§ Work to be completed: Using the listing below, work out how many lines include the word "under". Only the number is to be given.

§ Provided records:
○ ○ ○ ○ ○

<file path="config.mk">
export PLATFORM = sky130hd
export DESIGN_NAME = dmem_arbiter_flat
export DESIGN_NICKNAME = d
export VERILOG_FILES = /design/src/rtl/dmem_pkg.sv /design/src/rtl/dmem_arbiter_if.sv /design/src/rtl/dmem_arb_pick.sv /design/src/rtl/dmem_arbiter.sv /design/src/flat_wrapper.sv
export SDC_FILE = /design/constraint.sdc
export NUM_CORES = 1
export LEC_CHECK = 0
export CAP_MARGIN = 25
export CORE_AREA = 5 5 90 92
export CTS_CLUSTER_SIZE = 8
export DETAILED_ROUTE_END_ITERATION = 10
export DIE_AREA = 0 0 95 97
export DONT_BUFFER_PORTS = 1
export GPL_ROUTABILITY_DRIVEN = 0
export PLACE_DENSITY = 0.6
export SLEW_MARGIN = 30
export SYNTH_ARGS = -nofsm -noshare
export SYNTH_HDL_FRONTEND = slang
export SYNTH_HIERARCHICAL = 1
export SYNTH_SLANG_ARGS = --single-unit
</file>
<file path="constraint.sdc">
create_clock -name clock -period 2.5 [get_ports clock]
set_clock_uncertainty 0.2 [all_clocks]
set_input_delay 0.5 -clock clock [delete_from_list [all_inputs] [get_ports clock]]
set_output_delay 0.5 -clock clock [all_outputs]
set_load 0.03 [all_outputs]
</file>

○ ○ ○ ○ ○

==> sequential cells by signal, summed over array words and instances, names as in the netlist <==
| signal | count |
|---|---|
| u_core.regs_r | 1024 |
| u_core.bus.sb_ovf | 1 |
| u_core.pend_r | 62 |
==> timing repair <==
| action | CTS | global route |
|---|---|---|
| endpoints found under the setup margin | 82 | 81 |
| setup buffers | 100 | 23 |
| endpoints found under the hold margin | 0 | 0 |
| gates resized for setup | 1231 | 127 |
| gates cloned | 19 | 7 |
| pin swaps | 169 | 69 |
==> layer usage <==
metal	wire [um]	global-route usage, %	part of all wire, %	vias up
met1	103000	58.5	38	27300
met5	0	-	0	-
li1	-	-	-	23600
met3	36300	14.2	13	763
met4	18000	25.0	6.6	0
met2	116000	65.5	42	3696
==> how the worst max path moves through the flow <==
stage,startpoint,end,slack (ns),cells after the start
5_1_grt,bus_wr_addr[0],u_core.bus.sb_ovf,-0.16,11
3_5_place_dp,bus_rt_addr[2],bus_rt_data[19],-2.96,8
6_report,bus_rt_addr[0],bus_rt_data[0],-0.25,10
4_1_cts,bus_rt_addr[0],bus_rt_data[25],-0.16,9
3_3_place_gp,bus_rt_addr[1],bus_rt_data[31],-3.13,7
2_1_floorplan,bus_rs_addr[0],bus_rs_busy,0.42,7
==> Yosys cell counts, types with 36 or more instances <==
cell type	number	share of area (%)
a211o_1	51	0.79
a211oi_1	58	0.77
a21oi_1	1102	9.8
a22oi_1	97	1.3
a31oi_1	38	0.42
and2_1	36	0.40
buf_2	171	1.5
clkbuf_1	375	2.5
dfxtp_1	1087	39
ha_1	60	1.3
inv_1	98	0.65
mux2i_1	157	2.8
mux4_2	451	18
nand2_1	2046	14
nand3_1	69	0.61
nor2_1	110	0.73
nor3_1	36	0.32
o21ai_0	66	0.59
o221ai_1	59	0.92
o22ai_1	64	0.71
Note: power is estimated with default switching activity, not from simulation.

○ ○ ○ ○ ○

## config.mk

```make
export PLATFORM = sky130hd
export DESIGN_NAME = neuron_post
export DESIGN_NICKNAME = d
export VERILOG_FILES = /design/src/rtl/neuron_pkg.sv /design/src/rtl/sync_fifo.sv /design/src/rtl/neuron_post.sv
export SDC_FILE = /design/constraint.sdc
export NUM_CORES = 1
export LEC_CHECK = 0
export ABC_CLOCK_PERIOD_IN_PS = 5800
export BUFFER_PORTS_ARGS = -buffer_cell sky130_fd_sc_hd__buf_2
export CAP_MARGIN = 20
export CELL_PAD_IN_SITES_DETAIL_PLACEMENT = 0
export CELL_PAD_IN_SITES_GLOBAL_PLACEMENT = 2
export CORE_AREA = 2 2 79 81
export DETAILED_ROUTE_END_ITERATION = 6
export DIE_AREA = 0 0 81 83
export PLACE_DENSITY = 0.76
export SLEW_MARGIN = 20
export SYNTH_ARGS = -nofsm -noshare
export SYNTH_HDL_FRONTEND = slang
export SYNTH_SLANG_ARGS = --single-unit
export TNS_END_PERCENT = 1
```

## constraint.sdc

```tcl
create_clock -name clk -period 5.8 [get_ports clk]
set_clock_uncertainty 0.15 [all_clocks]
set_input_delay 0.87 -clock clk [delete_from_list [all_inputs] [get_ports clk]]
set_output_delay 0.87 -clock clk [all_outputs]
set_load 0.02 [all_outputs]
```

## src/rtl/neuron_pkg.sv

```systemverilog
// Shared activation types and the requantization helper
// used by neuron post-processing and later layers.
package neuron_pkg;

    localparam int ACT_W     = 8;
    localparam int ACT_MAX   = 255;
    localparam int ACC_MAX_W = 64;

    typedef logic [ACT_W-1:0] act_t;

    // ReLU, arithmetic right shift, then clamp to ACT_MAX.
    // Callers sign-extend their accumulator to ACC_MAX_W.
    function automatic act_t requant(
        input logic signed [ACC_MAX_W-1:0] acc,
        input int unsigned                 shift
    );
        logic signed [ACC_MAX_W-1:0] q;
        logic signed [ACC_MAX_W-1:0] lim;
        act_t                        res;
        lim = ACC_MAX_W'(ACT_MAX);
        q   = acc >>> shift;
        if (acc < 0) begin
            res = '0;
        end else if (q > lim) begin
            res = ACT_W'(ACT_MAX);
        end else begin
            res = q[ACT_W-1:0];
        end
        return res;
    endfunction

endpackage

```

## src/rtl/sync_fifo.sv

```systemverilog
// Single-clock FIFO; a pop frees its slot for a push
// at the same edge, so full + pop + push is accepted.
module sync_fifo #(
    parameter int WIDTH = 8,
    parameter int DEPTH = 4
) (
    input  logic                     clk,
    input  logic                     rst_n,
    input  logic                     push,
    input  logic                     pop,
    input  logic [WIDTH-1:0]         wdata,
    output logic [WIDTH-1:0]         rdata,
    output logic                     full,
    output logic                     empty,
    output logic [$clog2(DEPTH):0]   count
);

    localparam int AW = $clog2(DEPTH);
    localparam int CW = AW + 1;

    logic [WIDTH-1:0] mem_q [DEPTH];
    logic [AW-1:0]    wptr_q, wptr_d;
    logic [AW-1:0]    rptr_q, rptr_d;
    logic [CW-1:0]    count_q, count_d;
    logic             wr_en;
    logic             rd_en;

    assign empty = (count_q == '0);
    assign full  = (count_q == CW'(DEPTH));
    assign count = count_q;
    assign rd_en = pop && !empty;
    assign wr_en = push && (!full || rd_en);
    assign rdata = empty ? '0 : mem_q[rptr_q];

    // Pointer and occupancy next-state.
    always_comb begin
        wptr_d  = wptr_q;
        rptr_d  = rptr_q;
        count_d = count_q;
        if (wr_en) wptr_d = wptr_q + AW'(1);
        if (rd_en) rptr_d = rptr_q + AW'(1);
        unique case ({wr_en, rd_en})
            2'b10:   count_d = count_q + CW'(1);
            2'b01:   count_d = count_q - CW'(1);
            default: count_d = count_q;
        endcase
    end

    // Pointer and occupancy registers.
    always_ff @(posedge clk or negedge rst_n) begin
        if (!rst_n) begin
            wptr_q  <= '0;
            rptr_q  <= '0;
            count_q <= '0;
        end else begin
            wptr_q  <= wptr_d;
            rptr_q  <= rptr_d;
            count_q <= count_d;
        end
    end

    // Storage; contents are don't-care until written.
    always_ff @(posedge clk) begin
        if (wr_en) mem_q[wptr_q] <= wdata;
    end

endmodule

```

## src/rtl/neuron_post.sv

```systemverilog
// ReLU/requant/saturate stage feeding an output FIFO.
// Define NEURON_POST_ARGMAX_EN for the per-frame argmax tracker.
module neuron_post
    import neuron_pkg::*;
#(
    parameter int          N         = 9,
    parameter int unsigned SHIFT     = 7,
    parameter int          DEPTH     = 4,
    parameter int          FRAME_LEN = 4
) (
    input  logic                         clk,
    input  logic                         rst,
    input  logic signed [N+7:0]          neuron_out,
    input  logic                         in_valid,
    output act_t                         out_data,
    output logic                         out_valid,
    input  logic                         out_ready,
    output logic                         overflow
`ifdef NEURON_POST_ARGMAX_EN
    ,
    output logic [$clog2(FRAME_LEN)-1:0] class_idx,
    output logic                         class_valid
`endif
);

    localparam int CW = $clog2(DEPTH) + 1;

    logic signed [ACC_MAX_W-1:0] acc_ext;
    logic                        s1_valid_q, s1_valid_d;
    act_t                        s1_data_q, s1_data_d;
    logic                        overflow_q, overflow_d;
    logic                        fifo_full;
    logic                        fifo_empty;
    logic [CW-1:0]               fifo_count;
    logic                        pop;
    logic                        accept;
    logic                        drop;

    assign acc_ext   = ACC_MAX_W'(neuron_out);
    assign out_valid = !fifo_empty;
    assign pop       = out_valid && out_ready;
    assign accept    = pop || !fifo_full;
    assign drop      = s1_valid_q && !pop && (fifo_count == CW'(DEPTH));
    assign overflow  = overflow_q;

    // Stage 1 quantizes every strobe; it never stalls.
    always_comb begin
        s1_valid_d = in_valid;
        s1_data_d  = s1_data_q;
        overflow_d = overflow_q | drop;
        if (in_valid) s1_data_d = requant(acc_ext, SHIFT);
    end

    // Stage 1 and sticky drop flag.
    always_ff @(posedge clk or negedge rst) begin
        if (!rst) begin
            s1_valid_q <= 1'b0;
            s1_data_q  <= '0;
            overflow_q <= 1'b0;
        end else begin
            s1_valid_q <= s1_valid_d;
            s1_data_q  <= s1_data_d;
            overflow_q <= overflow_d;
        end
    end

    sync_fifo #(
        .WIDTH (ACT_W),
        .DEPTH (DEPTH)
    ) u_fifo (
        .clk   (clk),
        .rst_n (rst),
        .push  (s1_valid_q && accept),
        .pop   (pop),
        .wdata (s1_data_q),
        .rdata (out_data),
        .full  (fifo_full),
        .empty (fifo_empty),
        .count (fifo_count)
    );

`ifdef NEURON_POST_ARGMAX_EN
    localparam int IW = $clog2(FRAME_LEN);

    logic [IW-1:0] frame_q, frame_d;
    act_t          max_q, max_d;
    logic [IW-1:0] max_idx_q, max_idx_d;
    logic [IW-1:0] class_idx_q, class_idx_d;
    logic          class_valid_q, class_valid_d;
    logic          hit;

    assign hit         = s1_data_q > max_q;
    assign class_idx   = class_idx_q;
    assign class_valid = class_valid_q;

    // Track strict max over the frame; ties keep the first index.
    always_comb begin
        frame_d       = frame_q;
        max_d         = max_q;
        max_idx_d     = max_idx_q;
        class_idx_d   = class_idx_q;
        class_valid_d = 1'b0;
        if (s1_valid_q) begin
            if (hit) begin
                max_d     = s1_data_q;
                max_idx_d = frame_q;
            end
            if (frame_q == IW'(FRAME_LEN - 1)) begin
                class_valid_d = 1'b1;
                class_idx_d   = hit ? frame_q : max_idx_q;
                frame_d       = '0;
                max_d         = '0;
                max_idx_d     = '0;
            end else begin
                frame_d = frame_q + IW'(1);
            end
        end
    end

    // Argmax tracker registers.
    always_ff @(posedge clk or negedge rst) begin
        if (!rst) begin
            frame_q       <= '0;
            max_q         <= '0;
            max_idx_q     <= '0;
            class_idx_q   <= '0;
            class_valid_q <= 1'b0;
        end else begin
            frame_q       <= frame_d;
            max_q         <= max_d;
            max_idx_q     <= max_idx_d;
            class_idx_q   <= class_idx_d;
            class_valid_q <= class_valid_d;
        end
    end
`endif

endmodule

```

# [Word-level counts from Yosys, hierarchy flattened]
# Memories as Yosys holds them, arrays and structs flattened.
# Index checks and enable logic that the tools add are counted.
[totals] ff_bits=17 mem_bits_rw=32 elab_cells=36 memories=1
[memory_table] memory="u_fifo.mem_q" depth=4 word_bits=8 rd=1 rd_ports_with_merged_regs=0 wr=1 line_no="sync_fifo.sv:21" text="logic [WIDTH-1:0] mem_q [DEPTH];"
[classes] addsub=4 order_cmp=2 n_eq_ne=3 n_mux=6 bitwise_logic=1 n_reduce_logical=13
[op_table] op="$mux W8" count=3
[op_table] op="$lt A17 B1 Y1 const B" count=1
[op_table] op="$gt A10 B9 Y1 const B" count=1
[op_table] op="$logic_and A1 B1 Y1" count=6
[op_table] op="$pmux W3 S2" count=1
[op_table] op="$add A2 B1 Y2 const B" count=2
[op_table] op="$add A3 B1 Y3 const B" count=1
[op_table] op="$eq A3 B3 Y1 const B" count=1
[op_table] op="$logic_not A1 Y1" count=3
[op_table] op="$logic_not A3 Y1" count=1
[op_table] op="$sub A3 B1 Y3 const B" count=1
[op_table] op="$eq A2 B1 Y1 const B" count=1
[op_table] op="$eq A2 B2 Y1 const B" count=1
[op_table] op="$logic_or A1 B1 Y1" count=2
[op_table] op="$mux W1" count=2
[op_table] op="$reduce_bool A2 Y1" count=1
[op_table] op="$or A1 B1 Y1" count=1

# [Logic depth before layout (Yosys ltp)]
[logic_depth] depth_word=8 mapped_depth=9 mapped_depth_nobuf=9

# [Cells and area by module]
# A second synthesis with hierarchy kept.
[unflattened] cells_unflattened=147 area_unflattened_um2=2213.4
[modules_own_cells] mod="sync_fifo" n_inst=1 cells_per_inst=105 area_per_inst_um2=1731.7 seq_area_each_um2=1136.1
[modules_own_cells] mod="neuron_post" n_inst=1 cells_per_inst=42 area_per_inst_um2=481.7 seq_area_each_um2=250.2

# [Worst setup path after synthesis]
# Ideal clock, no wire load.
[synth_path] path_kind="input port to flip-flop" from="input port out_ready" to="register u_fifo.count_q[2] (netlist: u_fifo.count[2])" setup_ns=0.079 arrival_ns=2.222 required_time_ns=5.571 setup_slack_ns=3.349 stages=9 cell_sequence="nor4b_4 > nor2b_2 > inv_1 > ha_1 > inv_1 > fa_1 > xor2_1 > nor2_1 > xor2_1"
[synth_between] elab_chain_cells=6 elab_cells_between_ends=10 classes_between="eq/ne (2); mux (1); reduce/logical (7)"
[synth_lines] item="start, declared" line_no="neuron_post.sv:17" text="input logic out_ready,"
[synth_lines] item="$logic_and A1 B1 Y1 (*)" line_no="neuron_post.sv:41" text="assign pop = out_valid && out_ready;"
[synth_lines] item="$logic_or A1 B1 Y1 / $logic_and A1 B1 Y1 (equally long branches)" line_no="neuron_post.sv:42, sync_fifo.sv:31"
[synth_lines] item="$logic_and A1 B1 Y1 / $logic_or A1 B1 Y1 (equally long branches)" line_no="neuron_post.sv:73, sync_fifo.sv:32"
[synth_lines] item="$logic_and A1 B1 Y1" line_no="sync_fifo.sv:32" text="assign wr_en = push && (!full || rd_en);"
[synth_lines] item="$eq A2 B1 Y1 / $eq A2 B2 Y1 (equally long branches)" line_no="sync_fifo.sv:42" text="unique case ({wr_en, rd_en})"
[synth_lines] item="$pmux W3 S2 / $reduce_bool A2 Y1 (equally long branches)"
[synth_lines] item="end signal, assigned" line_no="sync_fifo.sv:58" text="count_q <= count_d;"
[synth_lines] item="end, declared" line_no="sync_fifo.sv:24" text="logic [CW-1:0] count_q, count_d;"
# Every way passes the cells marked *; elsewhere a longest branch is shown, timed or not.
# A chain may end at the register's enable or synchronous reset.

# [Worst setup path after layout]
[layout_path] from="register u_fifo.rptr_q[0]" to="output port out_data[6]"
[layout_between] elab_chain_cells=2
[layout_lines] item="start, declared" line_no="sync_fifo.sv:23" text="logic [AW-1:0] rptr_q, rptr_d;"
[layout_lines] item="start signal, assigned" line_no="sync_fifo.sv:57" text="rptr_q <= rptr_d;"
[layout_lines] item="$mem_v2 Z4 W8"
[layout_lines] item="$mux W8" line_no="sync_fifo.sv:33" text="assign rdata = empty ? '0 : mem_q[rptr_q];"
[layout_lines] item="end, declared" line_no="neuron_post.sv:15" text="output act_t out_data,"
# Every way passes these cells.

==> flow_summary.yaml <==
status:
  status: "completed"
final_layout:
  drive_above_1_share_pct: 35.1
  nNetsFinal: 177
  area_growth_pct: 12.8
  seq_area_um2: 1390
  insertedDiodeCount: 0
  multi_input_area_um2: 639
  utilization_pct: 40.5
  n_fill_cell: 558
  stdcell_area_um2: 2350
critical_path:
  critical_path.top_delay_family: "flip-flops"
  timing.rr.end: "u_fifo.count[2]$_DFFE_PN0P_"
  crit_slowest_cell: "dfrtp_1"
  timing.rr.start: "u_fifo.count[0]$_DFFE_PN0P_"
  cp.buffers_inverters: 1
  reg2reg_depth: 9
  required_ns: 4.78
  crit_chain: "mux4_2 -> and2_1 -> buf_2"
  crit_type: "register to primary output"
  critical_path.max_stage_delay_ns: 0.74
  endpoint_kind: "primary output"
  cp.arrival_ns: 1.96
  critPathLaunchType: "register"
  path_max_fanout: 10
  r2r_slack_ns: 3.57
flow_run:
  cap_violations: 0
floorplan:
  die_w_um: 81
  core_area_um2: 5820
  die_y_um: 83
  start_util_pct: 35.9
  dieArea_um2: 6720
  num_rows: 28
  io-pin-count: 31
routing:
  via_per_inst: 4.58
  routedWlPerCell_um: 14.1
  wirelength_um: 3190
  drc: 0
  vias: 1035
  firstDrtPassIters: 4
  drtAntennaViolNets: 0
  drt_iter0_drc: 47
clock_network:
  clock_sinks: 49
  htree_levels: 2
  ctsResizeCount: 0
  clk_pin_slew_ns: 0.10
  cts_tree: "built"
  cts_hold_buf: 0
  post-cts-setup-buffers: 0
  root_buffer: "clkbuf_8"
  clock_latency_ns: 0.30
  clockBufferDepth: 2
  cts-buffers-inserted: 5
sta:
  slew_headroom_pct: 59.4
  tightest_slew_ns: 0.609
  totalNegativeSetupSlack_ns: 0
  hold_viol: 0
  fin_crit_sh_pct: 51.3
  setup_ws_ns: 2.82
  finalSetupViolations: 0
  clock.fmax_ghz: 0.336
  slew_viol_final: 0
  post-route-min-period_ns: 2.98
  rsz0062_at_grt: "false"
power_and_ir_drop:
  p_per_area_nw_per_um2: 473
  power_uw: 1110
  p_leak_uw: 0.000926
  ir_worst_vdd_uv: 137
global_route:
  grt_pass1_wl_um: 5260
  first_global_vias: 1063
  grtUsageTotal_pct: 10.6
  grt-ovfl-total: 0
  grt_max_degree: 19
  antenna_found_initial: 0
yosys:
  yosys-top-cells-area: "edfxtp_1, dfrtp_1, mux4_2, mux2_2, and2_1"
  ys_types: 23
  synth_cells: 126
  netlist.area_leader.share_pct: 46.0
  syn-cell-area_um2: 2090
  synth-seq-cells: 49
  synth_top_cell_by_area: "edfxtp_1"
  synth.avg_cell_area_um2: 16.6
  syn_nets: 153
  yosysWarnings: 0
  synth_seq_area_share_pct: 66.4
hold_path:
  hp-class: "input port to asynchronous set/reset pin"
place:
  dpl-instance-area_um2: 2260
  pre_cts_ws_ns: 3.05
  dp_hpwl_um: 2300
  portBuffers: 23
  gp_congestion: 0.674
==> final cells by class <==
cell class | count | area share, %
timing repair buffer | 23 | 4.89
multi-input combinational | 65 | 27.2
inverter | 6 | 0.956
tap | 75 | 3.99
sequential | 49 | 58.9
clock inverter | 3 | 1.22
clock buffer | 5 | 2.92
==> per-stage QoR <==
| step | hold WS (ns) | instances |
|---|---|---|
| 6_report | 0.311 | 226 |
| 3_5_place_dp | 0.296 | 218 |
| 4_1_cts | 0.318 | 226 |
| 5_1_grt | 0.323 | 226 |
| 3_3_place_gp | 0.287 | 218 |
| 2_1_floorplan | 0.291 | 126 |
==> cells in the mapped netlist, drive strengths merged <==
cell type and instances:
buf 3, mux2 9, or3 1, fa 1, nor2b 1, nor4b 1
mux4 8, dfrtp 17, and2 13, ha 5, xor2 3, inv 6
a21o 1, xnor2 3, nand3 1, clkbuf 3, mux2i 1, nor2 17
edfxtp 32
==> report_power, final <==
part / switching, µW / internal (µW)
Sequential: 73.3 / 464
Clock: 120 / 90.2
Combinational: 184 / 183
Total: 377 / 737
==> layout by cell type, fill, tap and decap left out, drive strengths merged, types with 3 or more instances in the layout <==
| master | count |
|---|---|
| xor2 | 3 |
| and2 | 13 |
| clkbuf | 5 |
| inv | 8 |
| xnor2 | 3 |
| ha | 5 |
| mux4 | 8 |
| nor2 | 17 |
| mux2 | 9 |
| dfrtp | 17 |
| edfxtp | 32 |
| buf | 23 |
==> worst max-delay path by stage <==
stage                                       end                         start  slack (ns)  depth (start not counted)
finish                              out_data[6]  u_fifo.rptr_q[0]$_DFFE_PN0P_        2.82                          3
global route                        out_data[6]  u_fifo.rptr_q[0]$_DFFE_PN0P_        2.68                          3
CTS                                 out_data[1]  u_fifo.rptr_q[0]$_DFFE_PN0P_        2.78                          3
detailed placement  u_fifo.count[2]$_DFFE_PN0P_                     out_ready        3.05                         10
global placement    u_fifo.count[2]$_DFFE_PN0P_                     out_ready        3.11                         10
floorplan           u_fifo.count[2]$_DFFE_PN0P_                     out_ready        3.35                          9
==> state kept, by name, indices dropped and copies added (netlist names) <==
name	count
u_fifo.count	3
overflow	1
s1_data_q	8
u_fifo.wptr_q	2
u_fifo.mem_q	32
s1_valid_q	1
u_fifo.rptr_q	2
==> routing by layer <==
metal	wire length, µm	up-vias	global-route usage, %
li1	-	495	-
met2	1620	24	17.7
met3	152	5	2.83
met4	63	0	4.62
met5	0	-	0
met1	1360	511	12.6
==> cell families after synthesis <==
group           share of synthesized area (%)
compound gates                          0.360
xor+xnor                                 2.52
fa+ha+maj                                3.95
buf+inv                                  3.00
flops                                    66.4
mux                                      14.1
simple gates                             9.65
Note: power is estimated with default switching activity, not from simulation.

○ ○ ○ ○ ○

§ Exercise answer: 2